Dataset entries:
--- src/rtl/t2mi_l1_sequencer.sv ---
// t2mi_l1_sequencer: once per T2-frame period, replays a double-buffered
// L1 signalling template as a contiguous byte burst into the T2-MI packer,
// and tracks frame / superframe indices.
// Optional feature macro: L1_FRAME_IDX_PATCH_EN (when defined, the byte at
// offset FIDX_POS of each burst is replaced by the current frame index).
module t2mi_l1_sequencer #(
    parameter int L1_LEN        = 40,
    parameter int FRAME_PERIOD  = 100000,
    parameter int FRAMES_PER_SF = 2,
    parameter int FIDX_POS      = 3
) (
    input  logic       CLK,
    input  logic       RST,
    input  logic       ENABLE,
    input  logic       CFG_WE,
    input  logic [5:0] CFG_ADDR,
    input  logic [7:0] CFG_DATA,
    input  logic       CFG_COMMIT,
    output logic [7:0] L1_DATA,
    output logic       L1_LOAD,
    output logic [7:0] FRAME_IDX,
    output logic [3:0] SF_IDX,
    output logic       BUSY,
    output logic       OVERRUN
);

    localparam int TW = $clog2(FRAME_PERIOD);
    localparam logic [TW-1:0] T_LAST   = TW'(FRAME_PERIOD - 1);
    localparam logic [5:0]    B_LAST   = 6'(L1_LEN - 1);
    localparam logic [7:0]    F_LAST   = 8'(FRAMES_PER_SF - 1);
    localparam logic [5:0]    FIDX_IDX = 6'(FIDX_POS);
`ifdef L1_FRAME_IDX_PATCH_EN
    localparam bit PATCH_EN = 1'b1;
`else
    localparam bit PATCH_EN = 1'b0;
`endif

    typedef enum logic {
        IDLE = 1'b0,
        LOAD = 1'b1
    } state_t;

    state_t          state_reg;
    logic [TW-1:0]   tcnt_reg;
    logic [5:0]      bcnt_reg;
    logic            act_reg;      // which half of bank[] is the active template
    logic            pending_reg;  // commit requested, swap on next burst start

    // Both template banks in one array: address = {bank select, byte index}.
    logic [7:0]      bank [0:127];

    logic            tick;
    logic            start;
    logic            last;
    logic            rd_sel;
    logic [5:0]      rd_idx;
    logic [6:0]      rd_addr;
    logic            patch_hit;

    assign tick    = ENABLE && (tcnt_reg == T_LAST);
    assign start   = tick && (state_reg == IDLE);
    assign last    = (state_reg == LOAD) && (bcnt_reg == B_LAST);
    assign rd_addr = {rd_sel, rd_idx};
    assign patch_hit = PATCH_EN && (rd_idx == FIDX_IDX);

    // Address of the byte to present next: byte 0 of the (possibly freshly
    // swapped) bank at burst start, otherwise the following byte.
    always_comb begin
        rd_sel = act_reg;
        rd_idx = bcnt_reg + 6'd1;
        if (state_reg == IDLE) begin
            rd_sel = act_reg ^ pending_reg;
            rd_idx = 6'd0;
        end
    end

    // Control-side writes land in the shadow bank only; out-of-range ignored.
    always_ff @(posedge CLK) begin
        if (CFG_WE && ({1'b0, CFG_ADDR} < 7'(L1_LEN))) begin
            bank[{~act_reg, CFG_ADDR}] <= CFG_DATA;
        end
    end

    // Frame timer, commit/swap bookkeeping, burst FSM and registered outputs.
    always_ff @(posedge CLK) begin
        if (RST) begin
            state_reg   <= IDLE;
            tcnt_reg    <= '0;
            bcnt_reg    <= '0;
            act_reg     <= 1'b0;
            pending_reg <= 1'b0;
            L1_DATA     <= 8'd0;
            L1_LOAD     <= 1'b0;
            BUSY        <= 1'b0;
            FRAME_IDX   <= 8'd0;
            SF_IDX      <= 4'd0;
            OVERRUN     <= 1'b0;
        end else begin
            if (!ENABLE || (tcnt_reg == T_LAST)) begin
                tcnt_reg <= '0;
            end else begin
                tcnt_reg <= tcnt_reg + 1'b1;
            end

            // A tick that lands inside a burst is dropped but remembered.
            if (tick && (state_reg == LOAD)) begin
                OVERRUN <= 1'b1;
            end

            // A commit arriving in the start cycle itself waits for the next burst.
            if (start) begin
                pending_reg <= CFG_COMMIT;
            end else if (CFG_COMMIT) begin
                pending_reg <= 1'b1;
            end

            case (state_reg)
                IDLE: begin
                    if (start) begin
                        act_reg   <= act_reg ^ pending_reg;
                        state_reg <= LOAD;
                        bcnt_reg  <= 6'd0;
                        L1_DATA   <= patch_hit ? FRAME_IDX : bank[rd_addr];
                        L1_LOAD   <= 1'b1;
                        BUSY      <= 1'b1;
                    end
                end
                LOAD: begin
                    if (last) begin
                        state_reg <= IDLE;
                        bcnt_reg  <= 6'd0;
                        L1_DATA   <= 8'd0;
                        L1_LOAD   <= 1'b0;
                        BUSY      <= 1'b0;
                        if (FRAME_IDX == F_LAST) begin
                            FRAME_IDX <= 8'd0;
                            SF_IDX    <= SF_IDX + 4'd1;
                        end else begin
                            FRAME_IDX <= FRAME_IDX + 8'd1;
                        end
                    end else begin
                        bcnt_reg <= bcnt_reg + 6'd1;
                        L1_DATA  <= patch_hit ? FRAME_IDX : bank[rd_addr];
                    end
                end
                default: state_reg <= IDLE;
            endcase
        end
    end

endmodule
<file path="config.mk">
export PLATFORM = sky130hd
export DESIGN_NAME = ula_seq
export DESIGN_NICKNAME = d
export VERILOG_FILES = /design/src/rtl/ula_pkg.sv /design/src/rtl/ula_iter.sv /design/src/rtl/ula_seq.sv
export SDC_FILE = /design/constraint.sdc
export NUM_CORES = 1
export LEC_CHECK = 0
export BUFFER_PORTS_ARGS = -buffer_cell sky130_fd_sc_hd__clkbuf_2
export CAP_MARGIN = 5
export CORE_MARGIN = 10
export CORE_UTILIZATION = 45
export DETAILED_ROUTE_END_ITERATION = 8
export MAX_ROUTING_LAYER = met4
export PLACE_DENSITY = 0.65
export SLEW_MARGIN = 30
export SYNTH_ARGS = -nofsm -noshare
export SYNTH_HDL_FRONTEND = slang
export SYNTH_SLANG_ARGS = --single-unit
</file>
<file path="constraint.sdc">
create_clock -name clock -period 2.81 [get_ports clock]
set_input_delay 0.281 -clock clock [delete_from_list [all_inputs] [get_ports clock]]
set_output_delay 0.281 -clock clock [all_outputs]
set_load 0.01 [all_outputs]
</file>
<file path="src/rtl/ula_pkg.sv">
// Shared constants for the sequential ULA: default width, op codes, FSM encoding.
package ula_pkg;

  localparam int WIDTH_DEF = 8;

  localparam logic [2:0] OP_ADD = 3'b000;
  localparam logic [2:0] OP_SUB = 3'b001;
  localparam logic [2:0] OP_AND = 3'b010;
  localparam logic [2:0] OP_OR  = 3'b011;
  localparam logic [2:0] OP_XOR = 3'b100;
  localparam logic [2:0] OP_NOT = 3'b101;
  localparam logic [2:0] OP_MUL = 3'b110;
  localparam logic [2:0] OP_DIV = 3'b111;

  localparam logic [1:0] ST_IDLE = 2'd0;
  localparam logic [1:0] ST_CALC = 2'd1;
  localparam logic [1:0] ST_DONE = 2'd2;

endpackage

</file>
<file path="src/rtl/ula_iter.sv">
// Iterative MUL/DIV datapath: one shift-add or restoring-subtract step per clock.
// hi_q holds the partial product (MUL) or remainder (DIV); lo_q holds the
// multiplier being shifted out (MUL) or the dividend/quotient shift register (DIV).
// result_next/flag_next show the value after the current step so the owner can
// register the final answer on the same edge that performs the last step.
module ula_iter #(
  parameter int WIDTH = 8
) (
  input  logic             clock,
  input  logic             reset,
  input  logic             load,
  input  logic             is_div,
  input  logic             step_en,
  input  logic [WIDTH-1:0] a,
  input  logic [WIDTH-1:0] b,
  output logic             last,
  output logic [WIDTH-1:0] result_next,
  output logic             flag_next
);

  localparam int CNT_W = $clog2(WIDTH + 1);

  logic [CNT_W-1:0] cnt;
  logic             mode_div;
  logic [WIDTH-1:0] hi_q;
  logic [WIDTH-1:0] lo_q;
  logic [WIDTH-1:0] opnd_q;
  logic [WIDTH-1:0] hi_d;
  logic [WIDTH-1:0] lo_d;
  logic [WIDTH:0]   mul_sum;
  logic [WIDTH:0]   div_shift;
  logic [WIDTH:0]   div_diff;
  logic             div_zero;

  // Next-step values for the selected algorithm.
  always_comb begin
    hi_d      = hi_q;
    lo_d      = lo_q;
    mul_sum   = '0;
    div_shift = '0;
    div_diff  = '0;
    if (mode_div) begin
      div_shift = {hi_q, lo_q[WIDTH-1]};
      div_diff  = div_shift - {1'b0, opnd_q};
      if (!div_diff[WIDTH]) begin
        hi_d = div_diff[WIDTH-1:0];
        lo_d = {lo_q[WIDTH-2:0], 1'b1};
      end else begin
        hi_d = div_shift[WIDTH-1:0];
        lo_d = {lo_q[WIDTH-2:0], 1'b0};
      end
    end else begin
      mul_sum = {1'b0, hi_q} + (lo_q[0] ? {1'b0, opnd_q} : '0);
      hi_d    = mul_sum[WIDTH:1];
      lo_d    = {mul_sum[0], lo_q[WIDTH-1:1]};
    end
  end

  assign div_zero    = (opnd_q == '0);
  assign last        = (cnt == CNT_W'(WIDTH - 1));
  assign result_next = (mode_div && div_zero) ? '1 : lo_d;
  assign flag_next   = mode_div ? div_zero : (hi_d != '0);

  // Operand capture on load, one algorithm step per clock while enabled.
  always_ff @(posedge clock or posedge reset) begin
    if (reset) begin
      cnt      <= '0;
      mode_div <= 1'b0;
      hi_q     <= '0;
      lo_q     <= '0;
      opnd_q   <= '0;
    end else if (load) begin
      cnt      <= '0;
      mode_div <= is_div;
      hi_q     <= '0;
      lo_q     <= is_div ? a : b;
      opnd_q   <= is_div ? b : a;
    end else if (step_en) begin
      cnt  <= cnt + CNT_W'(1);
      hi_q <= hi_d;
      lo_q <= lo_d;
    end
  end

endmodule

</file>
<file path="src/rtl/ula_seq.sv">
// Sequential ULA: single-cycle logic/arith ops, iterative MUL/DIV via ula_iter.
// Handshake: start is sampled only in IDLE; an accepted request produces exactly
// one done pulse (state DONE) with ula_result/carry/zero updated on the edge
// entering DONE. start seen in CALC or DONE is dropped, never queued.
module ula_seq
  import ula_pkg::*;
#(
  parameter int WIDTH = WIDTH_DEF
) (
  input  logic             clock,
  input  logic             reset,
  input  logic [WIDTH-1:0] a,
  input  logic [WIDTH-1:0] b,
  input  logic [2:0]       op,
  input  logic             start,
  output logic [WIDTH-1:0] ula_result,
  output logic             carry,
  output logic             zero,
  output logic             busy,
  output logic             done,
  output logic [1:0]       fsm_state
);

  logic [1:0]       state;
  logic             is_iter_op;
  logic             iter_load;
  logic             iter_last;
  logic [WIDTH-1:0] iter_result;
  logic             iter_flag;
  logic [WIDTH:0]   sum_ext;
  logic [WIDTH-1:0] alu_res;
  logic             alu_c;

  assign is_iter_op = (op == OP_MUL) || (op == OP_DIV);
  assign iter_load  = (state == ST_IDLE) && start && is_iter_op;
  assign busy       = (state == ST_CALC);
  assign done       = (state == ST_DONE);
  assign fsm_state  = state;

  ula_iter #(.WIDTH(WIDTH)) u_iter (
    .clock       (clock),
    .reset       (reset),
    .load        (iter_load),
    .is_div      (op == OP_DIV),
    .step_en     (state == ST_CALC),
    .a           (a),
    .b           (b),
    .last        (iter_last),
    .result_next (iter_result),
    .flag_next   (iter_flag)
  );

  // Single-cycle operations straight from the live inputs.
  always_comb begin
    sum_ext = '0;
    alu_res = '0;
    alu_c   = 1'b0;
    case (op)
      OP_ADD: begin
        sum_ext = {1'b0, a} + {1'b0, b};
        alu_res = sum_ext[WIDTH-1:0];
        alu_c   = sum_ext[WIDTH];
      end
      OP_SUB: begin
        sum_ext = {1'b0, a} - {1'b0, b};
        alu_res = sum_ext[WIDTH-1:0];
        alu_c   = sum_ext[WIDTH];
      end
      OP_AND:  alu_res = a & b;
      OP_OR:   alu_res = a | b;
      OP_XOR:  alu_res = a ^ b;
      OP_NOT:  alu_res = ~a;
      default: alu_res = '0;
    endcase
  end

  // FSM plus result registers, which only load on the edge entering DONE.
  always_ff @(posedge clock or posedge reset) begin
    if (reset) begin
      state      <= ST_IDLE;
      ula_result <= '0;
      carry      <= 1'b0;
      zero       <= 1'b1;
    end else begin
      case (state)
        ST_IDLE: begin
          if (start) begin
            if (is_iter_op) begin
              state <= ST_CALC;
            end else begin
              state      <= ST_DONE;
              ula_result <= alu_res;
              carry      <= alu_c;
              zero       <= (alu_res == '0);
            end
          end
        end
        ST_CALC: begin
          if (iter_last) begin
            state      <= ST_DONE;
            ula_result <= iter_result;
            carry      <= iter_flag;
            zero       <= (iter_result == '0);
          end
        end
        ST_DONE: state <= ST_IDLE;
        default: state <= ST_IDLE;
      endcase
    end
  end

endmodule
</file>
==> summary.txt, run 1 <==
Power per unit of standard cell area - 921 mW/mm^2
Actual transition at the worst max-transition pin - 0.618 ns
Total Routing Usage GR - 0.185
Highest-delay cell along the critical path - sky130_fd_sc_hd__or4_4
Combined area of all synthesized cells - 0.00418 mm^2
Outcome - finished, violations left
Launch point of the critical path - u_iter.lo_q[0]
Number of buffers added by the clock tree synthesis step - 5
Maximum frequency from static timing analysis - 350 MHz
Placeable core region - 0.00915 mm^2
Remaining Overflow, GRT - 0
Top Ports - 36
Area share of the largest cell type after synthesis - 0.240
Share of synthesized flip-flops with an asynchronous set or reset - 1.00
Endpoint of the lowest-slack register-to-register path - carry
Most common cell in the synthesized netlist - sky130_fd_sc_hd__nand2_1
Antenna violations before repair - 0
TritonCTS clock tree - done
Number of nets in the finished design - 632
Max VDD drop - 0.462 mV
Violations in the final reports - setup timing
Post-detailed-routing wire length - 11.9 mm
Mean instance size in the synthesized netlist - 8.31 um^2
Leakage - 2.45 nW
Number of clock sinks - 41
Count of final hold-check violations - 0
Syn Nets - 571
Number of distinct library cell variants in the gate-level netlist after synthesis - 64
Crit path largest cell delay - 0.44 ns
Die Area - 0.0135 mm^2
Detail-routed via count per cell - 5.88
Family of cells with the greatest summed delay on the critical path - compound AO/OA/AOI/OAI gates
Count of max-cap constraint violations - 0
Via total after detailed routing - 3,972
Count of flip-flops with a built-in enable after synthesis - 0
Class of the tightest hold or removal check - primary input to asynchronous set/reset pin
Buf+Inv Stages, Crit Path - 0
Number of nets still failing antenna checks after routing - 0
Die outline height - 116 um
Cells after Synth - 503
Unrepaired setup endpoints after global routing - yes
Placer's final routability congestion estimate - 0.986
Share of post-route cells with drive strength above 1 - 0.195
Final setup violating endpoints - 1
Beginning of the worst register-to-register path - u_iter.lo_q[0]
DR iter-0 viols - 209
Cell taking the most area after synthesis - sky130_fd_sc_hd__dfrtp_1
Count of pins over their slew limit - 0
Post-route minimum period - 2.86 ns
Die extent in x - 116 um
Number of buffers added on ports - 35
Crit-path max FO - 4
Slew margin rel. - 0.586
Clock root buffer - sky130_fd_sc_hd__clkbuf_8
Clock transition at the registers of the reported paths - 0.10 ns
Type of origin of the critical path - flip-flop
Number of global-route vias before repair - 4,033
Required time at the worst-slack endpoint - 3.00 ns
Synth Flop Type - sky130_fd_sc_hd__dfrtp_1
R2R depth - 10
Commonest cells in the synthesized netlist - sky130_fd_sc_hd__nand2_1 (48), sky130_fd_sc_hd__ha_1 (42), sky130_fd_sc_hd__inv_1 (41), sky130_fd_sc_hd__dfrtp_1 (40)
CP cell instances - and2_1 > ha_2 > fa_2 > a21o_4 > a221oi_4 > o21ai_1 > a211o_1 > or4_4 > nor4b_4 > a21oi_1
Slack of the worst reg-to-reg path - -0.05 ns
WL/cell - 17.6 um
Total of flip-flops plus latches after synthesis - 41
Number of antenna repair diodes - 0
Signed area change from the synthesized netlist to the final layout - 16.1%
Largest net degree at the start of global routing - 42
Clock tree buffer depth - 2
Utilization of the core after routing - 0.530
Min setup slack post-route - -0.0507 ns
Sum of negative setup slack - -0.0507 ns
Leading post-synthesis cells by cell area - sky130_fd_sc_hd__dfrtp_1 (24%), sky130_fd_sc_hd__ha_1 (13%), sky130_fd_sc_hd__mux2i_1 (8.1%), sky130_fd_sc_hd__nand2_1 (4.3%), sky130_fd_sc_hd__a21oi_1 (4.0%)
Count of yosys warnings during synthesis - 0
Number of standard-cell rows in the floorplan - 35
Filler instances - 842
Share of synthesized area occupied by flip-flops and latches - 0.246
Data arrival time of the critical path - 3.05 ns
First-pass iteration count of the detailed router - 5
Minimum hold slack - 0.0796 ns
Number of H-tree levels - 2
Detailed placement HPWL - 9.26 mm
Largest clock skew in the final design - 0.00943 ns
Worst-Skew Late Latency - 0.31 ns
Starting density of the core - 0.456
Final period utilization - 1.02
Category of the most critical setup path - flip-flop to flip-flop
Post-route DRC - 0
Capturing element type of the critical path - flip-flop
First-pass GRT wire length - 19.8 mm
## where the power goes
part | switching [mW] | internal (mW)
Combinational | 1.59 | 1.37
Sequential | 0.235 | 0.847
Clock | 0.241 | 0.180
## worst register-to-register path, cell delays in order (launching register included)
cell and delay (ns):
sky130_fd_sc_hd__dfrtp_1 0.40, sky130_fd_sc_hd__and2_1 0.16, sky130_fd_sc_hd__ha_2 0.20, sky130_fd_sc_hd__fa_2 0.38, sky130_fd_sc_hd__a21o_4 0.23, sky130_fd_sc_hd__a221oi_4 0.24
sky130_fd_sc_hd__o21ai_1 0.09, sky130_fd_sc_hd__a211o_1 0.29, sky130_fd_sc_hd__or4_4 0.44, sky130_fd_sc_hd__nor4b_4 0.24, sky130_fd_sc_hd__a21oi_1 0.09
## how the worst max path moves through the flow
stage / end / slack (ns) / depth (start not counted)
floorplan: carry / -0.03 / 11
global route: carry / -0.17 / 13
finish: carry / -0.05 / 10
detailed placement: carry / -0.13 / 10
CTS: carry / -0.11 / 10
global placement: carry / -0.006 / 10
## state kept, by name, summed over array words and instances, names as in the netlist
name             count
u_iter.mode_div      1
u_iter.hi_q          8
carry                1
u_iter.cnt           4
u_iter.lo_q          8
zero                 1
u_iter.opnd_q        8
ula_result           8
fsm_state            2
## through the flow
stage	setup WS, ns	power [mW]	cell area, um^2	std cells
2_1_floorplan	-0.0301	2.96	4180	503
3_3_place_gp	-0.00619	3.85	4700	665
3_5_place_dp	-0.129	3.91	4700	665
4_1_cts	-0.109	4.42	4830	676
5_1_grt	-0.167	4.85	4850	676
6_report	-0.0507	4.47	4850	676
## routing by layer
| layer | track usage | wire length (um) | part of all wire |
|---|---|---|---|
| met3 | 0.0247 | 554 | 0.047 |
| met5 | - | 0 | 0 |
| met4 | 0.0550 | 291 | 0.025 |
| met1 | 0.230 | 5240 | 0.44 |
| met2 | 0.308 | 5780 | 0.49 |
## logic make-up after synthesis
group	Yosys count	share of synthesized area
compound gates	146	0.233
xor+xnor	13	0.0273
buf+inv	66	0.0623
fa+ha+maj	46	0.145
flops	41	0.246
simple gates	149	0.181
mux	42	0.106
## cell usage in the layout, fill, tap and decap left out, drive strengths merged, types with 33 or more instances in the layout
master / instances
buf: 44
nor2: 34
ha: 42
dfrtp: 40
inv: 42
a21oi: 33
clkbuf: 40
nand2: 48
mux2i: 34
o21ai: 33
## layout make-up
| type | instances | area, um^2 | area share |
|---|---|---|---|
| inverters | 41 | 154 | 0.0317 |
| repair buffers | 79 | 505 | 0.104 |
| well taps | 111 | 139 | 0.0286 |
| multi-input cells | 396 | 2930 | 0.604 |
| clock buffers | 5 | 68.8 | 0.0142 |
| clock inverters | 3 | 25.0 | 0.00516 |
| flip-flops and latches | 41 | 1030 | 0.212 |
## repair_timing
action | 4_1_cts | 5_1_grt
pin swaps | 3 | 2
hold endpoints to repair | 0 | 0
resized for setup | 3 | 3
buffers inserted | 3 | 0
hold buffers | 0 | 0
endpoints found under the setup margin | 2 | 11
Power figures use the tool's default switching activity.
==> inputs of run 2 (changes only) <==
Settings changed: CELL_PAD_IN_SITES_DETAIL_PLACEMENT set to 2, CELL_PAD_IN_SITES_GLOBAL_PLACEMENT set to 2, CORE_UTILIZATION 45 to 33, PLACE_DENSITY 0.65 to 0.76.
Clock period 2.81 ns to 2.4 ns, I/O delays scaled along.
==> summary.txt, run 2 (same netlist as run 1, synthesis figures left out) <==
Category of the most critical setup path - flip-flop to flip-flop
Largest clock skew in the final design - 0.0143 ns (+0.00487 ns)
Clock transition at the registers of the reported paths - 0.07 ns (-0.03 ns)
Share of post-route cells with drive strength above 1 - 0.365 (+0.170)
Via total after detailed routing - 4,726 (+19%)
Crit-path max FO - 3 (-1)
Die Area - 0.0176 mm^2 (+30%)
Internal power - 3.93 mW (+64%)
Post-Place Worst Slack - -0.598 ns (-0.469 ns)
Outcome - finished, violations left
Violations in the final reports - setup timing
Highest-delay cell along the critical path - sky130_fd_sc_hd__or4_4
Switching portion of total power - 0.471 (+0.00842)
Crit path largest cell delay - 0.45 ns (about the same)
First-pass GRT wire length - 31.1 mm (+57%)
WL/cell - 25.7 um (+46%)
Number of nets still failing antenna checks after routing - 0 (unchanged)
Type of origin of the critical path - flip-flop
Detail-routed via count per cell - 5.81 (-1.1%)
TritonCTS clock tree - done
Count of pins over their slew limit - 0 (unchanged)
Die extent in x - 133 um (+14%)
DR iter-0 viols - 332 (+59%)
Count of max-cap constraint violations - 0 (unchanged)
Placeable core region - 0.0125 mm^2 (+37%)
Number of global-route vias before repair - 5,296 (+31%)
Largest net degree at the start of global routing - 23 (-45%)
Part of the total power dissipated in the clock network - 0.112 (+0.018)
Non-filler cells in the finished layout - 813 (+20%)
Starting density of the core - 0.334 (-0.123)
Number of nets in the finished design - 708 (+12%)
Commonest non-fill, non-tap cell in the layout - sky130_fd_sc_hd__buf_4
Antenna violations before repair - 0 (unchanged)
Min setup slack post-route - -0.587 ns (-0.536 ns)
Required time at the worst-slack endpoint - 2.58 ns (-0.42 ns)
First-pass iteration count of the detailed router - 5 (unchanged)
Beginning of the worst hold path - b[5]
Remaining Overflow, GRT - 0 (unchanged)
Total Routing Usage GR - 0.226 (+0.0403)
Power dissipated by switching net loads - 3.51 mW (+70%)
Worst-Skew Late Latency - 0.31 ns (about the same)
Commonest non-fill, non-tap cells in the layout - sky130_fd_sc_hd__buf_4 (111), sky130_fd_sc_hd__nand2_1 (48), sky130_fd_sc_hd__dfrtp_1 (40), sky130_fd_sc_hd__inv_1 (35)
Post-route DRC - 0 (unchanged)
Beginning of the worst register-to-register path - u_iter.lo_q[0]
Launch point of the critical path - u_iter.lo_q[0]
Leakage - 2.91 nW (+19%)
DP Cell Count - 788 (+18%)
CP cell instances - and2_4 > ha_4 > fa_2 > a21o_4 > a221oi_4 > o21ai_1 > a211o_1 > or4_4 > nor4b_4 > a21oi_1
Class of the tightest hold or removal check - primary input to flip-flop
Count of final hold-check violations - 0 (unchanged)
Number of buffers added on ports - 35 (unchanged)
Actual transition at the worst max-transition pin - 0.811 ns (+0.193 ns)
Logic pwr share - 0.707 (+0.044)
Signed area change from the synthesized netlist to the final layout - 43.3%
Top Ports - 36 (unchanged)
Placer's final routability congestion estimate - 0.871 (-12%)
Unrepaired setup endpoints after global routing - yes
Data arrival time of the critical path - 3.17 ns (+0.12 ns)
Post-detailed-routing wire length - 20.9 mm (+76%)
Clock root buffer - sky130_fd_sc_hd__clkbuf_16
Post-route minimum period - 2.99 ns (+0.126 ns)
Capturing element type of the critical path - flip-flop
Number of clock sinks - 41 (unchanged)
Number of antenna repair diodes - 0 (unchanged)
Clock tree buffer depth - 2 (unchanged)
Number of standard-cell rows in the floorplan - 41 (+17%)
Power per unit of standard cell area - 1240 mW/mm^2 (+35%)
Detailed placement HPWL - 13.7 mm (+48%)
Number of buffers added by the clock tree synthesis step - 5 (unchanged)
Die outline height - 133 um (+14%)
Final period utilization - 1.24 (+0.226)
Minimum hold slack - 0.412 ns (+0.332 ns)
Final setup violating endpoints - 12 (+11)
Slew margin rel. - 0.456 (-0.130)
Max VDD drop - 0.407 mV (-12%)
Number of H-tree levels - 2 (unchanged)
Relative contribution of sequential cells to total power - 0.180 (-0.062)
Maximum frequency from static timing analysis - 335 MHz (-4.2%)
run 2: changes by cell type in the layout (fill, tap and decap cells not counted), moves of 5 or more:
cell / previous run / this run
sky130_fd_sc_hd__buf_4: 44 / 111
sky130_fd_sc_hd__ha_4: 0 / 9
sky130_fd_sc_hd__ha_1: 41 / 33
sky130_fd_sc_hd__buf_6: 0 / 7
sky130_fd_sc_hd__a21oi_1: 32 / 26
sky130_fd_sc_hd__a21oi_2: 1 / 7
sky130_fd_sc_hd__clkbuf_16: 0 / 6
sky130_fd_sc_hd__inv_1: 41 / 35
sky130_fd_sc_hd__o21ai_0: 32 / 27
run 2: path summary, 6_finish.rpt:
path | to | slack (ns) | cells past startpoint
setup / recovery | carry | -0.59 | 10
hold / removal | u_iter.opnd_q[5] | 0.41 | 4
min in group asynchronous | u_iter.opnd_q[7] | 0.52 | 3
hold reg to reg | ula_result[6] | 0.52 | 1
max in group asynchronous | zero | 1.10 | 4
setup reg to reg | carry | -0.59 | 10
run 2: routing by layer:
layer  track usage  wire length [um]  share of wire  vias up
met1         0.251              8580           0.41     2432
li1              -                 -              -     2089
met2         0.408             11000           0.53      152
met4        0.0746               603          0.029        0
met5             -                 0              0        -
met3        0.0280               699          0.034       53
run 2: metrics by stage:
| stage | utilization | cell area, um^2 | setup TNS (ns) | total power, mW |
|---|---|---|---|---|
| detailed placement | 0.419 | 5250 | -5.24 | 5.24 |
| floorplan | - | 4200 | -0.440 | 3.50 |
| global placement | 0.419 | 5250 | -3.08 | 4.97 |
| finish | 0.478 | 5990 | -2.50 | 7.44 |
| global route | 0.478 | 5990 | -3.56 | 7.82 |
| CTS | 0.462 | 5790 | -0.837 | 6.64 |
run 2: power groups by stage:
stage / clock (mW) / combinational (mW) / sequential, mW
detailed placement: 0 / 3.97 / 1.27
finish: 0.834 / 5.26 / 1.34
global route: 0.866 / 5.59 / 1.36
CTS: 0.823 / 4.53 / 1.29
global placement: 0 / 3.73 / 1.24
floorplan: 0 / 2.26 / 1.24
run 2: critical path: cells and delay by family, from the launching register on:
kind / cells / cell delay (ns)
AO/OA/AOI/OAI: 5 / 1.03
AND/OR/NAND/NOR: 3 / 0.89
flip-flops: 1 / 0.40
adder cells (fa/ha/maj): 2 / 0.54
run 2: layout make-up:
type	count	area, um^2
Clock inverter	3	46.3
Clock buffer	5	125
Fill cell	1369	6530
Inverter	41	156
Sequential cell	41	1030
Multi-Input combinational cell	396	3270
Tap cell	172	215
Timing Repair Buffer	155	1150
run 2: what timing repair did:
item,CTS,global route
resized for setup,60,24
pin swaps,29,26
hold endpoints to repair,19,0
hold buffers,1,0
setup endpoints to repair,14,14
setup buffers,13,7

> **PROBLEM STATEMENT**
The response must consist of the lines above, from the first one through the line containing "next burst start", reproduced exactly.

> **EXERCISE RESPONSE**
--- src/rtl/t2mi_l1_sequencer.sv ---
// t2mi_l1_sequencer: once per T2-frame period, replays a double-buffered
// L1 signalling template as a contiguous byte burst into the T2-MI packer,
// and tracks frame / superframe indices.
// Optional feature macro: L1_FRAME_IDX_PATCH_EN (when defined, the byte at
// offset FIDX_POS of each burst is replaced by the current frame index).
module t2mi_l1_sequencer #(
    parameter int L1_LEN        = 40,
    parameter int FRAME_PERIOD  = 100000,
    parameter int FRAMES_PER_SF = 2,
    parameter int FIDX_POS      = 3
) (
    input  logic       CLK,
    input  logic       RST,
    input  logic       ENABLE,
    input  logic       CFG_WE,
    input  logic [5:0] CFG_ADDR,
    input  logic [7:0] CFG_DATA,
    input  logic       CFG_COMMIT,
    output logic [7:0] L1_DATA,
    output logic       L1_LOAD,
    output logic [7:0] FRAME_IDX,
    output logic [3:0] SF_IDX,
    output logic       BUSY,
    output logic       OVERRUN
);

    localparam int TW = $clog2(FRAME_PERIOD);
    localparam logic [TW-1:0] T_LAST   = TW'(FRAME_PERIOD - 1);
    localparam logic [5:0]    B_LAST   = 6'(L1_LEN - 1);
    localparam logic [7:0]    F_LAST   = 8'(FRAMES_PER_SF - 1);
    localparam logic [5:0]    FIDX_IDX = 6'(FIDX_POS);
`ifdef L1_FRAME_IDX_PATCH_EN
    localparam bit PATCH_EN = 1'b1;
`else
    localparam bit PATCH_EN = 1'b0;
`endif

    typedef enum logic {
        IDLE = 1'b0,
        LOAD = 1'b1
    } state_t;

    state_t          state_reg;
    logic [TW-1:0]   tcnt_reg;
    logic [5:0]      bcnt_reg;
    logic            act_reg;      // which half of bank[] is the active template
    logic            pending_reg;  // commit requested, swap on next burst start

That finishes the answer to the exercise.